* PROBLEM TO SOLVE
Return every entry below without altering a word.

╔══

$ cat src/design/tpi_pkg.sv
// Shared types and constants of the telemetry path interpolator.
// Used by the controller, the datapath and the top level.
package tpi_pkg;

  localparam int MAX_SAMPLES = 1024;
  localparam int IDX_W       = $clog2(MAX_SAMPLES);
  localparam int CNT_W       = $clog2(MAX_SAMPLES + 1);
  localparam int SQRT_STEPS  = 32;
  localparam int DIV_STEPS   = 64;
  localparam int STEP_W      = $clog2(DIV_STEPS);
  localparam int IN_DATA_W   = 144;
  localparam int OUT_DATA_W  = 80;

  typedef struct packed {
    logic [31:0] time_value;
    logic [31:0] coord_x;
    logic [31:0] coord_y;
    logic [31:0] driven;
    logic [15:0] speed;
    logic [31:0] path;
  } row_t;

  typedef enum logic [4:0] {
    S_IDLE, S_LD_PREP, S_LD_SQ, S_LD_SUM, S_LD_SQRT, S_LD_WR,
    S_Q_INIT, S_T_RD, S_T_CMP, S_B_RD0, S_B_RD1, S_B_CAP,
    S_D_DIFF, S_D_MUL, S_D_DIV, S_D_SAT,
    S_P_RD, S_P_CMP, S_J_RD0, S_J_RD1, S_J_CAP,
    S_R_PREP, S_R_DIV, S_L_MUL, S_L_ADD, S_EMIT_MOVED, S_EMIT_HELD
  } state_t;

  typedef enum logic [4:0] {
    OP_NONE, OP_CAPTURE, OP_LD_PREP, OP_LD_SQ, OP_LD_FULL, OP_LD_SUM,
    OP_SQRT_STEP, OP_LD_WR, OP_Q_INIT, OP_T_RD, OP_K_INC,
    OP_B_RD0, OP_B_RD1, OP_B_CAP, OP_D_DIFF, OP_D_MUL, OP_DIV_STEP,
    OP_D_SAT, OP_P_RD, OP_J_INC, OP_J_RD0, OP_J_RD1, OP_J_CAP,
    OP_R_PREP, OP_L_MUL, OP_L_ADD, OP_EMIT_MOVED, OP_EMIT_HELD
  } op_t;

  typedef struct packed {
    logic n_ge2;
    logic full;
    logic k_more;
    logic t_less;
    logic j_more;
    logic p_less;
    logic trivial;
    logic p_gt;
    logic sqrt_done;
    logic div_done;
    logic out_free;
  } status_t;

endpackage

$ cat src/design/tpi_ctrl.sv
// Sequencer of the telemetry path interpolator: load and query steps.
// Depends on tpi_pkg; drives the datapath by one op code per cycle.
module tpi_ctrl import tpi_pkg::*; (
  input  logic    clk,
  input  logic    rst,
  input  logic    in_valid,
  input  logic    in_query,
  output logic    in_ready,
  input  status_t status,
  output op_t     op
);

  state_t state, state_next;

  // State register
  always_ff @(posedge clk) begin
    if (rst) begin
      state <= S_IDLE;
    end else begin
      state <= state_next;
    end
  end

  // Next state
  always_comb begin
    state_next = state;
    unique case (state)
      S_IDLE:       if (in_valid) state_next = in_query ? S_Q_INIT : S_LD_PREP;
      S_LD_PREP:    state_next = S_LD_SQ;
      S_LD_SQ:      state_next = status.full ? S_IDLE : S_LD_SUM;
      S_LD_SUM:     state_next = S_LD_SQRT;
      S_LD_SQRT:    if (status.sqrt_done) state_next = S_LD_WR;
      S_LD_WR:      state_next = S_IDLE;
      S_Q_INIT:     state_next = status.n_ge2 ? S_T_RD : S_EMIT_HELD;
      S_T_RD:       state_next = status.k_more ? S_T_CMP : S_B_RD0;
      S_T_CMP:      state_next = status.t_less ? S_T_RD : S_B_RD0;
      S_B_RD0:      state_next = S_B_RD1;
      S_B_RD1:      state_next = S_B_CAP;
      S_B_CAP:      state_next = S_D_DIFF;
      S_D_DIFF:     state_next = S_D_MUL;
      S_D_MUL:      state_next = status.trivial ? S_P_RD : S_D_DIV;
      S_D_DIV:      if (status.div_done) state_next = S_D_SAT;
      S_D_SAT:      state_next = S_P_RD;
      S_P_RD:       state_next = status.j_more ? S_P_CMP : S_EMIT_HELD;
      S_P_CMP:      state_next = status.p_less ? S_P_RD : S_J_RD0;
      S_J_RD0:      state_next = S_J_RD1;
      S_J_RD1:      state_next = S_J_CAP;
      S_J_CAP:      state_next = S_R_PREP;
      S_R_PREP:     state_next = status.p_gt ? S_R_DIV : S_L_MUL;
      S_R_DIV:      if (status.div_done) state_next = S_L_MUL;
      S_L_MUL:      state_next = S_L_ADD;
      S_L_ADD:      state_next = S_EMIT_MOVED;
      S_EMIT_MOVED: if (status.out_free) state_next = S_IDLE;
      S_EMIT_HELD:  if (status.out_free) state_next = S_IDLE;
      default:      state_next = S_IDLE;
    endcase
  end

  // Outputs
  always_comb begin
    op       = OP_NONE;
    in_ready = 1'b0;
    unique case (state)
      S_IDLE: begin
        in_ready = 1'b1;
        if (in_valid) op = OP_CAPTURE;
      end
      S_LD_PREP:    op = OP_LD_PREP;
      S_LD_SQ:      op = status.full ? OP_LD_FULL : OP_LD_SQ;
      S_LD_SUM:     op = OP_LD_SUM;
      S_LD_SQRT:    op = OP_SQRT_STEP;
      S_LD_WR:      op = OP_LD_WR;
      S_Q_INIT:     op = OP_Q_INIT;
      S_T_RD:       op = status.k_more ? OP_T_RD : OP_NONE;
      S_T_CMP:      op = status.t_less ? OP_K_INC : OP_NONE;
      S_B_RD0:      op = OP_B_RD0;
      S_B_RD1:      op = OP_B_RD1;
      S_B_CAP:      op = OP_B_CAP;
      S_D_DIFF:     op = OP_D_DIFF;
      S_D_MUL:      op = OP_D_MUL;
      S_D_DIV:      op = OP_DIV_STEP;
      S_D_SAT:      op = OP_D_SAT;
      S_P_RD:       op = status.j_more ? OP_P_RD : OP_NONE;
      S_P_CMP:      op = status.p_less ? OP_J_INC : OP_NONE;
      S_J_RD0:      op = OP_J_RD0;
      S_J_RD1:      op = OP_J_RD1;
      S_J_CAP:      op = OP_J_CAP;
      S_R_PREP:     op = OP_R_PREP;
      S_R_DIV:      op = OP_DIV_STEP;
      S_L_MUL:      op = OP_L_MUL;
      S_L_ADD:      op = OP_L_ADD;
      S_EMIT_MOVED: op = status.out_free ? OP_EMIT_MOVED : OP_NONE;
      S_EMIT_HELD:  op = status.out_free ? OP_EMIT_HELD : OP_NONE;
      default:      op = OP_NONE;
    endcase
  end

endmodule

╚══

* RESULT BELOW
$ cat src/design/tpi_pkg.sv
// Shared types and constants of the telemetry path interpolator.
// Used by the controller, the datapath and the top level.
package tpi_pkg;

  localparam int MAX_SAMPLES = 1024;
  localparam int IDX_W       = $clog2(MAX_SAMPLES);
  localparam int CNT_W       = $clog2(MAX_SAMPLES + 1);
  localparam int SQRT_STEPS  = 32;
  localparam int DIV_STEPS   = 64;
  localparam int STEP_W      = $clog2(DIV_STEPS);
  localparam int IN_DATA_W   = 144;
  localparam int OUT_DATA_W  = 80;

  typedef struct packed {
    logic [31:0] time_value;
    logic [31:0] coord_x;
    logic [31:0] coord_y;
    logic [31:0] driven;
    logic [15:0] speed;
    logic [31:0] path;
  } row_t;

  typedef enum logic [4:0] {
    S_IDLE, S_LD_PREP, S_LD_SQ, S_LD_SUM, S_LD_SQRT, S_LD_WR,
    S_Q_INIT, S_T_RD, S_T_CMP, S_B_RD0, S_B_RD1, S_B_CAP,
    S_D_DIFF, S_D_MUL, S_D_DIV, S_D_SAT,
    S_P_RD, S_P_CMP, S_J_RD0, S_J_RD1, S_J_CAP,
    S_R_PREP, S_R_DIV, S_L_MUL, S_L_ADD, S_EMIT_MOVED, S_EMIT_HELD
  } state_t;

  typedef enum logic [4:0] {
    OP_NONE, OP_CAPTURE, OP_LD_PREP, OP_LD_SQ, OP_LD_FULL, OP_LD_SUM,
    OP_SQRT_STEP, OP_LD_WR, OP_Q_INIT, OP_T_RD, OP_K_INC,
    OP_B_RD0, OP_B_RD1, OP_B_CAP, OP_D_DIFF, OP_D_MUL, OP_DIV_STEP,
    OP_D_SAT, OP_P_RD, OP_J_INC, OP_J_RD0, OP_J_RD1, OP_J_CAP,
    OP_R_PREP, OP_L_MUL, OP_L_ADD, OP_EMIT_MOVED, OP_EMIT_HELD
  } op_t;

  typedef struct packed {
    logic n_ge2;
    logic full;
    logic k_more;
    logic t_less;
    logic j_more;
    logic p_less;
    logic trivial;
    logic p_gt;
    logic sqrt_done;
    logic div_done;
    logic out_free;
  } status_t;

endpackage

$ cat src/design/tpi_ctrl.sv
// Sequencer of the telemetry path interpolator: load and query steps.
// Depends on tpi_pkg; drives the datapath by one op code per cycle.
module tpi_ctrl import tpi_pkg::*; (
  input  logic    clk,
  input  logic    rst,
  input  logic    in_valid,
  input  logic    in_query,
  output logic    in_ready,
  input  status_t status,
  output op_t     op
);

  state_t state, state_next;

  // State register
  always_ff @(posedge clk) begin
    if (rst) begin
      state <= S_IDLE;
    end else begin
      state <= state_next;
    end
  end

  // Next state
  always_comb begin
    state_next = state;
    unique case (state)
      S_IDLE:       if (in_valid) state_next = in_query ? S_Q_INIT : S_LD_PREP;
      S_LD_PREP:    state_next = S_LD_SQ;
      S_LD_SQ:      state_next = status.full ? S_IDLE : S_LD_SUM;
      S_LD_SUM:     state_next = S_LD_SQRT;
      S_LD_SQRT:    if (status.sqrt_done) state_next = S_LD_WR;
      S_LD_WR:      state_next = S_IDLE;
      S_Q_INIT:     state_next = status.n_ge2 ? S_T_RD : S_EMIT_HELD;
      S_T_RD:       state_next = status.k_more ? S_T_CMP : S_B_RD0;
      S_T_CMP:      state_next = status.t_less ? S_T_RD : S_B_RD0;
      S_B_RD0:      state_next = S_B_RD1;
      S_B_RD1:      state_next = S_B_CAP;
      S_B_CAP:      state_next = S_D_DIFF;
      S_D_DIFF:     state_next = S_D_MUL;
      S_D_MUL:      state_next = status.trivial ? S_P_RD : S_D_DIV;
      S_D_DIV:      if (status.div_done) state_next = S_D_SAT;
      S_D_SAT:      state_next = S_P_RD;
      S_P_RD:       state_next = status.j_more ? S_P_CMP : S_EMIT_HELD;
      S_P_CMP:      state_next = status.p_less ? S_P_RD : S_J_RD0;
      S_J_RD0:      state_next = S_J_RD1;
      S_J_RD1:      state_next = S_J_CAP;
      S_J_CAP:      state_next = S_R_PREP;
      S_R_PREP:     state_next = status.p_gt ? S_R_DIV : S_L_MUL;
      S_R_DIV:      if (status.div_done) state_next = S_L_MUL;
      S_L_MUL:      state_next = S_L_ADD;
      S_L_ADD:      state_next = S_EMIT_MOVED;
      S_EMIT_MOVED: if (status.out_free) state_next = S_IDLE;
      S_EMIT_HELD:  if (status.out_free) state_next = S_IDLE;
      default:      state_next = S_IDLE;
    endcase
  end

  // Outputs
  always_comb begin
    op       = OP_NONE;
    in_ready = 1'b0;
    unique case (state)
      S_IDLE: begin
        in_ready = 1'b1;
        if (in_valid) op = OP_CAPTURE;
      end
      S_LD_PREP:    op = OP_LD_PREP;
      S_LD_SQ:      op = status.full ? OP_LD_FULL : OP_LD_SQ;
      S_LD_SUM:     op = OP_LD_SUM;
      S_LD_SQRT:    op = OP_SQRT_STEP;
      S_LD_WR:      op = OP_LD_WR;
      S_Q_INIT:     op = OP_Q_INIT;
      S_T_RD:       op = status.k_more ? OP_T_RD : OP_NONE;
      S_T_CMP:      op = status.t_less ? OP_K_INC : OP_NONE;
      S_B_RD0:      op = OP_B_RD0;
      S_B_RD1:      op = OP_B_RD1;
      S_B_CAP:      op = OP_B_CAP;
      S_D_DIFF:     op = OP_D_DIFF;
      S_D_MUL:      op = OP_D_MUL;
      S_D_DIV:      op = OP_DIV_STEP;
      S_D_SAT:      op = OP_D_SAT;
      S_P_RD:       op = status.j_more ? OP_P_RD : OP_NONE;
      S_P_CMP:      op = status.p_less ? OP_J_INC : OP_NONE;
      S_J_RD0:      op = OP_J_RD0;
      S_J_RD1:      op = OP_J_RD1;
      S_J_CAP:      op = OP_J_CAP;
      S_R_PREP:     op = OP_R_PREP;
      S_R_DIV:      op = OP_DIV_STEP;
      S_L_MUL:      op = OP_L_MUL;
      S_L_ADD:      op = OP_L_ADD;
      S_EMIT_MOVED: op = status.out_free ? OP_EMIT_MOVED : OP_NONE;
      S_EMIT_HELD:  op = status.out_free ? OP_EMIT_HELD : OP_NONE;
      default:      op = OP_NONE;
    endcase
  end

endmodule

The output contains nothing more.